Source data:
════════
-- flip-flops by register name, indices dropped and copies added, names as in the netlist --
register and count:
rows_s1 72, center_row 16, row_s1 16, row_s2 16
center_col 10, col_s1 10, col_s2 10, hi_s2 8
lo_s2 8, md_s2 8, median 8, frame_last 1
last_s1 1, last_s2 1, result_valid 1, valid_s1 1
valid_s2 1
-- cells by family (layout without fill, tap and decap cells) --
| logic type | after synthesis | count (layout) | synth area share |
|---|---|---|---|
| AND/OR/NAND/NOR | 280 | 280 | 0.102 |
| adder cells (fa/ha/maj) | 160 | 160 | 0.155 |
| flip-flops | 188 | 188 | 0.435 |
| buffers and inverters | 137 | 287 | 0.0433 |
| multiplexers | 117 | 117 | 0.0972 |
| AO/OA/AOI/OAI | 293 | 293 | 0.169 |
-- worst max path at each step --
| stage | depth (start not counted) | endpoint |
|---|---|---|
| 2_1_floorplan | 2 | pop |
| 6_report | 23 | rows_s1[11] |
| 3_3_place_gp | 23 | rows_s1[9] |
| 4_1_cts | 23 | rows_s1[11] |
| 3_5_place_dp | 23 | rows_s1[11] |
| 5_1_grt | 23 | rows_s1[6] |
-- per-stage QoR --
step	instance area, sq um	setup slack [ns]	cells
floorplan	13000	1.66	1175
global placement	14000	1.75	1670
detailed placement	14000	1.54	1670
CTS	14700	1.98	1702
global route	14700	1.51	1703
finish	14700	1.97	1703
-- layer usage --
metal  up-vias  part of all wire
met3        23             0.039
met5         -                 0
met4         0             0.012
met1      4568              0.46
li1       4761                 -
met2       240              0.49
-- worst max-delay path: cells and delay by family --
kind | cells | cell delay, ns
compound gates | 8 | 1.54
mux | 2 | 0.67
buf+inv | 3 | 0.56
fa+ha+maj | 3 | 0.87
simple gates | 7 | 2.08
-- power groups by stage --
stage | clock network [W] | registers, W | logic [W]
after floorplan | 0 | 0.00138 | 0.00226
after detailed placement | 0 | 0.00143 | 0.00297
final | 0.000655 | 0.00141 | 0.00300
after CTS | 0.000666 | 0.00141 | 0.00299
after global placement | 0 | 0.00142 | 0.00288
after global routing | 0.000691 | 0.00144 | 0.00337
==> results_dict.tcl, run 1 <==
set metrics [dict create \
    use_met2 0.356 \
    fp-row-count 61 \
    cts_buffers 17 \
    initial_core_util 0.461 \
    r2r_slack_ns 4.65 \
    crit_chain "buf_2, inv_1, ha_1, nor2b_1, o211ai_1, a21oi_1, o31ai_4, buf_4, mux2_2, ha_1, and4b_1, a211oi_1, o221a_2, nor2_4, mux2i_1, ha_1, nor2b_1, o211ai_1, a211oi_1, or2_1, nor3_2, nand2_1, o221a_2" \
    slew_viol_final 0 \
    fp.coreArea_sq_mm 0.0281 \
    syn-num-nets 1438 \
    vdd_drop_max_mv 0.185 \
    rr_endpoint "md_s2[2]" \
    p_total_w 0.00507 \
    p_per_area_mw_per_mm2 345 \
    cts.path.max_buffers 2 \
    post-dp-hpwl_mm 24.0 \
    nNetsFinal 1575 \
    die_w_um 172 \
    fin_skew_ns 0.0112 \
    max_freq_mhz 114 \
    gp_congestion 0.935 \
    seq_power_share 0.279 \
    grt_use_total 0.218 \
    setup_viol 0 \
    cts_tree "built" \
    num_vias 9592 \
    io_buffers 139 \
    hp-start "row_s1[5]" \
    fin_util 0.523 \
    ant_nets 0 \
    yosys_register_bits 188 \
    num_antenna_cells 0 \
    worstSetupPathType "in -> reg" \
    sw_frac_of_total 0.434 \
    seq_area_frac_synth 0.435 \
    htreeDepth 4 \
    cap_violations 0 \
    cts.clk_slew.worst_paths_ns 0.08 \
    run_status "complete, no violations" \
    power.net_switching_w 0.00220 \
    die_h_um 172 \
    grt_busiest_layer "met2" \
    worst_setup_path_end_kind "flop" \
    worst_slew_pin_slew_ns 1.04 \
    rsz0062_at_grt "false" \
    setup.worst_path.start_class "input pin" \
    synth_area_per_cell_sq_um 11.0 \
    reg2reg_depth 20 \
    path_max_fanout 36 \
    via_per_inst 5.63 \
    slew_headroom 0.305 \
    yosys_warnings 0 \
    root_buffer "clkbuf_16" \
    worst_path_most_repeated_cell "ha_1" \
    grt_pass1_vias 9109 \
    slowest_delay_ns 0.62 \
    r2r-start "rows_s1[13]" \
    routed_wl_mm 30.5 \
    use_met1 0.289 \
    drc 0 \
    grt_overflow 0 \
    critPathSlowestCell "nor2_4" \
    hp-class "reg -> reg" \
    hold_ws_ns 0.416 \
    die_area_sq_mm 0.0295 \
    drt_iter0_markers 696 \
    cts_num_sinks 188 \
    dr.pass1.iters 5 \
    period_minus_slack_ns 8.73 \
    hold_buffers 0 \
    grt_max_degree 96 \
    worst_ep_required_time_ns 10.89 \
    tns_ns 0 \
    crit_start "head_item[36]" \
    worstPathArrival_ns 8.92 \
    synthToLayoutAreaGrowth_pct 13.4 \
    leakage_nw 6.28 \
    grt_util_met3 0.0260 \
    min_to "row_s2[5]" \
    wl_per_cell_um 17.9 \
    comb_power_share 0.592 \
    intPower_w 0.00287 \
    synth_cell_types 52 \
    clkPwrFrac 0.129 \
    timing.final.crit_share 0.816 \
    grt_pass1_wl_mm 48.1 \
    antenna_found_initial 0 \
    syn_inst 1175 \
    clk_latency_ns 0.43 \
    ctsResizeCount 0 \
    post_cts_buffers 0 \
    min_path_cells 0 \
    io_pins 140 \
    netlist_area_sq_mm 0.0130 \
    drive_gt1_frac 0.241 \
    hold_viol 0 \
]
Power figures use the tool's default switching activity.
════════
Exercise goal:
The answer should be all the entries, restated with no word changed.

Result below:
-- flip-flops by register name, indices dropped and copies added, names as in the netlist --
register and count:
rows_s1 72, center_row 16, row_s1 16, row_s2 16
center_col 10, col_s1 10, col_s2 10, hi_s2 8
lo_s2 8, md_s2 8, median 8, frame_last 1
last_s1 1, last_s2 1, result_valid 1, valid_s1 1
valid_s2 1
-- cells by family (layout without fill, tap and decap cells) --
| logic type | after synthesis | count (layout) | synth area share |
|---|---|---|---|
| AND/OR/NAND/NOR | 280 | 280 | 0.102 |
| adder cells (fa/ha/maj) | 160 | 160 | 0.155 |
| flip-flops | 188 | 188 | 0.435 |
| buffers and inverters | 137 | 287 | 0.0433 |
| multiplexers | 117 | 117 | 0.0972 |
| AO/OA/AOI/OAI | 293 | 293 | 0.169 |
-- worst max path at each step --
| stage | depth (start not counted) | endpoint |
|---|---|---|
| 2_1_floorplan | 2 | pop |
| 6_report | 23 | rows_s1[11] |
| 3_3_place_gp | 23 | rows_s1[9] |
| 4_1_cts | 23 | rows_s1[11] |
| 3_5_place_dp | 23 | rows_s1[11] |
| 5_1_grt | 23 | rows_s1[6] |
-- per-stage QoR --
step	instance area, sq um	setup slack [ns]	cells
floorplan	13000	1.66	1175
global placement	14000	1.75	1670
detailed placement	14000	1.54	1670
CTS	14700	1.98	1702
global route	14700	1.51	1703
finish	14700	1.97	1703
-- layer usage --
metal  up-vias  part of all wire
met3        23             0.039
met5         -                 0
met4         0             0.012
met1      4568              0.46
li1       4761                 -
met2       240              0.49
-- worst max-delay path: cells and delay by family --
kind | cells | cell delay, ns
compound gates | 8 | 1.54
mux | 2 | 0.67
buf+inv | 3 | 0.56
fa+ha+maj | 3 | 0.87
simple gates | 7 | 2.08
-- power groups by stage --
stage | clock network [W] | registers, W | logic [W]
after floorplan | 0 | 0.00138 | 0.00226
after detailed placement | 0 | 0.00143 | 0.00297
final | 0.000655 | 0.00141 | 0.00300
after CTS | 0.000666 | 0.00141 | 0.00299
after global placement | 0 | 0.00142 | 0.00288
after global routing | 0.000691 | 0.00144 | 0.00337
==> results_dict.tcl, run 1 <==
set metrics [dict create \
    use_met2 0.356 \
    fp-row-count 61 \
    cts_buffers 17 \
    initial_core_util 0.461 \
    r2r_slack_ns 4.65 \
    crit_chain "buf_2, inv_1, ha_1, nor2b_1, o211ai_1, a21oi_1, o31ai_4, buf_4, mux2_2, ha_1, and4b_1, a211oi_1, o221a_2, nor2_4, mux2i_1, ha_1, nor2b_1, o211ai_1, a211oi_1, or2_1, nor3_2, nand2_1, o221a_2" \
    slew_viol_final 0 \
    fp.coreArea_sq_mm 0.0281 \
    syn-num-nets 1438 \
    vdd_drop_max_mv 0.185 \
    rr_endpoint "md_s2[2]" \
    p_total_w 0.00507 \
    p_per_area_mw_per_mm2 345 \
    cts.path.max_buffers 2 \
    post-dp-hpwl_mm 24.0 \
    nNetsFinal 1575 \
    die_w_um 172 \
    fin_skew_ns 0.0112 \
    max_freq_mhz 114 \
    gp_congestion 0.935 \
    seq_power_share 0.279 \
    grt_use_total 0.218 \
    setup_viol 0 \
    cts_tree "built" \
    num_vias 9592 \
    io_buffers 139 \
    hp-start "row_s1[5]" \
    fin_util 0.523 \
    ant_nets 0 \
    yosys_register_bits 188 \
    num_antenna_cells 0 \
    worstSetupPathType "in -> reg" \
    sw_frac_of_total 0.434 \
    seq_area_frac_synth 0.435 \
    htreeDepth 4 \
    cap_violations 0 \
    cts.clk_slew.worst_paths_ns 0.08 \
    run_status "complete, no violations" \
    power.net_switching_w 0.00220 \
    die_h_um 172 \
    grt_busiest_layer "met2" \
    worst_setup_path_end_kind "flop" \
    worst_slew_pin_slew_ns 1.04 \
    rsz0062_at_grt "false" \
    setup.worst_path.start_class "input pin" \
    synth_area_per_cell_sq_um 11.0 \
    reg2reg_depth 20 \
    path_max_fanout 36 \
    via_per_inst 5.63 \
    slew_headroom 0.305 \
    yosys_warnings 0 \
    root_buffer "clkbuf_16" \
    worst_path_most_repeated_cell "ha_1" \
    grt_pass1_vias 9109 \
    slowest_delay_ns 0.62 \
    r2r-start "rows_s1[13]" \
    routed_wl_mm 30.5 \
    use_met1 0.289 \
    drc 0 \
    grt_overflow 0 \
    critPathSlowestCell "nor2_4" \
    hp-class "reg -> reg" \
    hold_ws_ns 0.416 \
    die_area_sq_mm 0.0295 \
    drt_iter0_markers 696 \
    cts_num_sinks 188 \
    dr.pass1.iters 5 \
    period_minus_slack_ns 8.73 \
    hold_buffers 0 \
    grt_max_degree 96 \
    worst_ep_required_time_ns 10.89 \
    tns_ns 0 \
    crit_start "head_item[36]" \
    worstPathArrival_ns 8.92 \
    synthToLayoutAreaGrowth_pct 13.4 \
    leakage_nw 6.28 \
    grt_util_met3 0.0260 \
    min_to "row_s2[5]" \
    wl_per_cell_um 17.9 \
    comb_power_share 0.592 \
    intPower_w 0.00287 \
    synth_cell_types 52 \
    clkPwrFrac 0.129 \
    timing.final.crit_share 0.816 \
    grt_pass1_wl_mm 48.1 \
    antenna_found_initial 0 \
    syn_inst 1175 \
    clk_latency_ns 0.43 \
    ctsResizeCount 0 \
    post_cts_buffers 0 \
    min_path_cells 0 \
    io_pins 140 \
    netlist_area_sq_mm 0.0130 \
    drive_gt1_frac 0.241 \
    hold_viol 0 \
]
Power figures use the tool's default switching activity.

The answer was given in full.